TRY IT:
The full set of records must be set down verbatim.

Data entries
### src/rtl/nexys_starship_spawn_sched.sv
// Monster spawn scheduler: paces spawn attempts, caps concurrent monsters by level
// and issues one-cycle one-hot spawn pulses to the four side state machines.
module nexys_starship_spawn_sched
  import nexys_starship_spawn_sched_pkg::*;
#(
  parameter int INIT_INTERVAL    = 8,
  parameter int MIN_INTERVAL     = 2,
  parameter int INTERVAL_STEP    = 1,
  parameter int SPAWNS_PER_LEVEL = 4,
  parameter int MAX_LEVEL        = 3,
  parameter int CNT_W            = 5
) (
  input  logic                 board_clk,
  input  logic                 Reset,
  input  logic                 tick,
  input  logic                 play_flag,
  input  logic                 gameover_ctrl,
  input  logic [NUM_SIDES-1:0] rand_req,
  input  logic [NUM_SIDES-1:0] side_busy,
  output logic [NUM_SIDES-1:0] spawn,
  output logic [1:0]           level,
  output logic [7:0]           spawn_total,
  output logic                 q_Idle,
  output logic                 q_Wait,
  output logic                 q_Pick,
  output logic                 q_Issue
);

  localparam int LC_W = $clog2(SPAWNS_PER_LEVEL + 1);
  localparam logic signed [CNT_W+2:0] INIT_S = (CNT_W+3)'(INIT_INTERVAL);
  localparam logic signed [CNT_W+2:0] MIN_S  = (CNT_W+3)'(MIN_INTERVAL);
  localparam logic signed [CNT_W+2:0] STEP_S = (CNT_W+3)'(INTERVAL_STEP);

  state_t               state, state_n;
  logic [CNT_W-1:0]     cnt, cnt_n;
  logic [1:0]           level_n, rr_ptr, rr_n, sel_q, sel_n;
  logic [7:0]           total_n;
  logic [LC_W-1:0]      lvl_cnt, lc_n, lc_inc;
  logic [NUM_SIDES-1:0] spawn_n, cand;
  logic [1:0]           pick_sel, lvl_new;
  logic                 pick_valid, abort;
  logic [2:0]           active, max_active;

  // Attempt interval for a given level, floored at MIN_INTERVAL.
  function automatic logic [CNT_W-1:0] reload_for(input logic [1:0] lvl);
    logic signed [CNT_W+2:0] r;
    r = INIT_S - ($signed({{(CNT_W+1){1'b0}}, lvl}) * STEP_S);
    if (r < MIN_S) r = MIN_S;
    return r[CNT_W-1:0];
  endfunction

  assign cand       = rand_req & ~side_busy;
  assign active     = popcount4(side_busy);
  assign max_active = {1'b0, level} + 3'd1;
  assign abort      = gameover_ctrl | ~play_flag;

  nexys_starship_rr_pick4 u_pick (
    .cand  (cand),
    .ptr   (rr_ptr),
    .sel   (pick_sel),
    .valid (pick_valid)
  );

  always_comb begin
    state_n = state;
    cnt_n   = cnt;
    level_n = level;
    total_n = spawn_total;
    rr_n    = rr_ptr;
    lc_n    = lvl_cnt;
    sel_n   = sel_q;
    spawn_n = '0;
    lc_inc  = lvl_cnt + LC_W'(1);
    lvl_new = level;
    unique case (state)
      ST_IDLE: begin
        if (!abort) begin
          state_n = ST_WAIT;
          cnt_n   = CNT_W'(INIT_INTERVAL);
          level_n = '0;
          total_n = '0;
          rr_n    = '0;
          lc_n    = '0;
        end
      end
      ST_WAIT: begin
        if (abort) begin
          state_n = ST_IDLE;
        end else if (tick) begin
          cnt_n = (cnt == '0) ? '0 : cnt - CNT_W'(1);
          if (cnt <= CNT_W'(1)) state_n = ST_PICK;
        end
      end
      ST_PICK: begin
        if (abort) begin
          state_n = ST_IDLE;
        end else if (!pick_valid || active >= max_active) begin
          cnt_n   = reload_for(level);
          state_n = ST_WAIT;
        end else begin
          spawn_n = NUM_SIDES'(1) << pick_sel;
          sel_n   = pick_sel;
          state_n = ST_ISSUE;
        end
      end
      ST_ISSUE: begin
        // The pulse is on the wire this cycle, so it is accounted for even on abort.
        rr_n    = sel_q + 2'd1;
        total_n = (spawn_total == 8'hFF) ? spawn_total : spawn_total + 8'd1;
        if (lc_inc == LC_W'(SPAWNS_PER_LEVEL)) begin
          lc_n    = '0;
          lvl_new = (level >= 2'(MAX_LEVEL)) ? level : level + 2'd1;
        end else begin
          lc_n = lc_inc;
        end
        level_n = lvl_new;
        cnt_n   = reload_for(lvl_new);
        state_n = abort ? ST_IDLE : ST_WAIT;
      end
      default: state_n = ST_IDLE;
    endcase
  end

  always_ff @(posedge board_clk or posedge Reset) begin
    if (Reset) state <= ST_IDLE;
    else       state <= state_n;
  end

  always_ff @(posedge board_clk or posedge Reset) begin
    if (Reset) begin
      cnt         <= '0;
      level       <= '0;
      spawn_total <= '0;
      rr_ptr      <= '0;
      lvl_cnt     <= '0;
      sel_q       <= '0;
      spawn       <= '0;
    end else begin
      cnt         <= cnt_n;
      level       <= level_n;
      spawn_total <= total_n;
      rr_ptr      <= rr_n;
      lvl_cnt     <= lc_n;
      sel_q       <= sel_n;
      spawn       <= spawn_n;
    end
  end

  assign q_Idle  = (state == ST_IDLE);
  assign q_Wait  = (state == ST_WAIT);
  assign q_Pick  = (state == ST_PICK);
  assign q_Issue = (state == ST_ISSUE);

endmodule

OUTPUT OF THE EXERCISE:
### src/rtl/nexys_starship_spawn_sched.sv
// Monster spawn scheduler: paces spawn attempts, caps concurrent monsters by level
// and issues one-cycle one-hot spawn pulses to the four side state machines.
module nexys_starship_spawn_sched
  import nexys_starship_spawn_sched_pkg::*;
#(
  parameter int INIT_INTERVAL    = 8,
  parameter int MIN_INTERVAL     = 2,
  parameter int INTERVAL_STEP    = 1,
  parameter int SPAWNS_PER_LEVEL = 4,
  parameter int MAX_LEVEL        = 3,
  parameter int CNT_W            = 5
) (
  input  logic                 board_clk,
  input  logic                 Reset,
  input  logic                 tick,
  input  logic                 play_flag,
  input  logic                 gameover_ctrl,
  input  logic [NUM_SIDES-1:0] rand_req,
  input  logic [NUM_SIDES-1:0] side_busy,
  output logic [NUM_SIDES-1:0] spawn,
  output logic [1:0]           level,
  output logic [7:0]           spawn_total,
  output logic                 q_Idle,
  output logic                 q_Wait,
  output logic                 q_Pick,
  output logic                 q_Issue
);

  localparam int LC_W = $clog2(SPAWNS_PER_LEVEL + 1);
  localparam logic signed [CNT_W+2:0] INIT_S = (CNT_W+3)'(INIT_INTERVAL);
  localparam logic signed [CNT_W+2:0] MIN_S  = (CNT_W+3)'(MIN_INTERVAL);
  localparam logic signed [CNT_W+2:0] STEP_S = (CNT_W+3)'(INTERVAL_STEP);

  state_t               state, state_n;
  logic [CNT_W-1:0]     cnt, cnt_n;
  logic [1:0]           level_n, rr_ptr, rr_n, sel_q, sel_n;
  logic [7:0]           total_n;
  logic [LC_W-1:0]      lvl_cnt, lc_n, lc_inc;
  logic [NUM_SIDES-1:0] spawn_n, cand;
  logic [1:0]           pick_sel, lvl_new;
  logic                 pick_valid, abort;
  logic [2:0]           active, max_active;

  // Attempt interval for a given level, floored at MIN_INTERVAL.
  function automatic logic [CNT_W-1:0] reload_for(input logic [1:0] lvl);
    logic signed [CNT_W+2:0] r;
    r = INIT_S - ($signed({{(CNT_W+1){1'b0}}, lvl}) * STEP_S);
    if (r < MIN_S) r = MIN_S;
    return r[CNT_W-1:0];
  endfunction

  assign cand       = rand_req & ~side_busy;
  assign active     = popcount4(side_busy);
  assign max_active = {1'b0, level} + 3'd1;
  assign abort      = gameover_ctrl | ~play_flag;

  nexys_starship_rr_pick4 u_pick (
    .cand  (cand),
    .ptr   (rr_ptr),
    .sel   (pick_sel),
    .valid (pick_valid)
  );

  always_comb begin
    state_n = state;
    cnt_n   = cnt;
    level_n = level;
    total_n = spawn_total;
    rr_n    = rr_ptr;
    lc_n    = lvl_cnt;
    sel_n   = sel_q;
    spawn_n = '0;
    lc_inc  = lvl_cnt + LC_W'(1);
    lvl_new = level;
    unique case (state)
      ST_IDLE: begin
        if (!abort) begin
          state_n = ST_WAIT;
          cnt_n   = CNT_W'(INIT_INTERVAL);
          level_n = '0;
          total_n = '0;
          rr_n    = '0;
          lc_n    = '0;
        end
      end
      ST_WAIT: begin
        if (abort) begin
          state_n = ST_IDLE;
        end else if (tick) begin
          cnt_n = (cnt == '0) ? '0 : cnt - CNT_W'(1);
          if (cnt <= CNT_W'(1)) state_n = ST_PICK;
        end
      end
      ST_PICK: begin
        if (abort) begin
          state_n = ST_IDLE;
        end else if (!pick_valid || active >= max_active) begin
          cnt_n   = reload_for(level);
          state_n = ST_WAIT;
        end else begin
          spawn_n = NUM_SIDES'(1) << pick_sel;
          sel_n   = pick_sel;
          state_n = ST_ISSUE;
        end
      end
      ST_ISSUE: begin
        // The pulse is on the wire this cycle, so it is accounted for even on abort.
        rr_n    = sel_q + 2'd1;
        total_n = (spawn_total == 8'hFF) ? spawn_total : spawn_total + 8'd1;
        if (lc_inc == LC_W'(SPAWNS_PER_LEVEL)) begin
          lc_n    = '0;
          lvl_new = (level >= 2'(MAX_LEVEL)) ? level : level + 2'd1;
        end else begin
          lc_n = lc_inc;
        end
        level_n = lvl_new;
        cnt_n   = reload_for(lvl_new);
        state_n = abort ? ST_IDLE : ST_WAIT;
      end
      default: state_n = ST_IDLE;
    endcase
  end

  always_ff @(posedge board_clk or posedge Reset) begin
    if (Reset) state <= ST_IDLE;
    else       state <= state_n;
  end

  always_ff @(posedge board_clk or posedge Reset) begin
    if (Reset) begin
      cnt         <= '0;
      level       <= '0;
      spawn_total <= '0;
      rr_ptr      <= '0;
      lvl_cnt     <= '0;
      sel_q       <= '0;
      spawn       <= '0;
    end else begin
      cnt         <= cnt_n;
      level       <= level_n;
      spawn_total <= total_n;
      rr_ptr      <= rr_n;
      lvl_cnt     <= lc_n;
      sel_q       <= sel_n;
      spawn       <= spawn_n;
    end
  end

  assign q_Idle  = (state == ST_IDLE);
  assign q_Wait  = (state == ST_WAIT);
  assign q_Pick  = (state == ST_PICK);
  assign q_Issue = (state == ST_ISSUE);

endmodule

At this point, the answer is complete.